[Opening Data section]
$ cat config.mk
export PLATFORM = sky130hd
export DESIGN_NAME = nnpm_norm
export DESIGN_NICKNAME = d
export VERILOG_FILES = /design/src/rtl/nnpm_pkg.sv /design/src/rtl/nnpm_norm.sv
export SDC_FILE = /design/constraint.sdc
export NUM_CORES = 2
export LEC_CHECK = 0
export ABC_AREA = 1
export BUFFER_PORTS_ARGS = -buffer_cell sky130_fd_sc_hd__buf_2
export CORE_ASPECT_RATIO = 0.8
export CORE_MARGIN = 1
export CORE_UTILIZATION = 60
export CTS_BUF_LIST = sky130_fd_sc_hd__clkbuf_4
export DETAILED_ROUTE_END_ITERATION = 7
export GPL_ROUTABILITY_DRIVEN = 1
export PLACE_DENSITY = 0.77
export SKIP_CTS_REPAIR_TIMING = 1
export SLEW_MARGIN = 10
export SYNTH_ARGS = -nofsm -noshare
export SYNTH_HDL_FRONTEND = slang
export SYNTH_SLANG_ARGS = --single-unit
$ cat constraint.sdc
create_clock -name clk -period 7.94 [get_ports clk]
set_input_delay 0.397 -clock clk [delete_from_list [all_inputs] [get_ports clk]]
set_output_delay 0.397 -clock clk [all_outputs]
set_load 0.005 [all_outputs]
[Closing Data section]
Task details ▸
Every line from the one containing "export CTS_BUF_LIST = sky130_fd_sc_hd__clkbuf_4" through the last line of the entries above must be output exactly. Leave the rest out.

Written reply ▸
export CTS_BUF_LIST = sky130_fd_sc_hd__clkbuf_4
export DETAILED_ROUTE_END_ITERATION = 7
export GPL_ROUTABILITY_DRIVEN = 1
export PLACE_DENSITY = 0.77
export SKIP_CTS_REPAIR_TIMING = 1
export SLEW_MARGIN = 10
export SYNTH_ARGS = -nofsm -noshare
export SYNTH_HDL_FRONTEND = slang
export SYNTH_SLANG_ARGS = --single-unit
$ cat constraint.sdc
create_clock -name clk -period 7.94 [get_ports clk]
set_input_delay 0.397 -clock clk [delete_from_list [all_inputs] [get_ports clk]]
set_output_delay 0.397 -clock clk [all_outputs]
set_load 0.005 [all_outputs]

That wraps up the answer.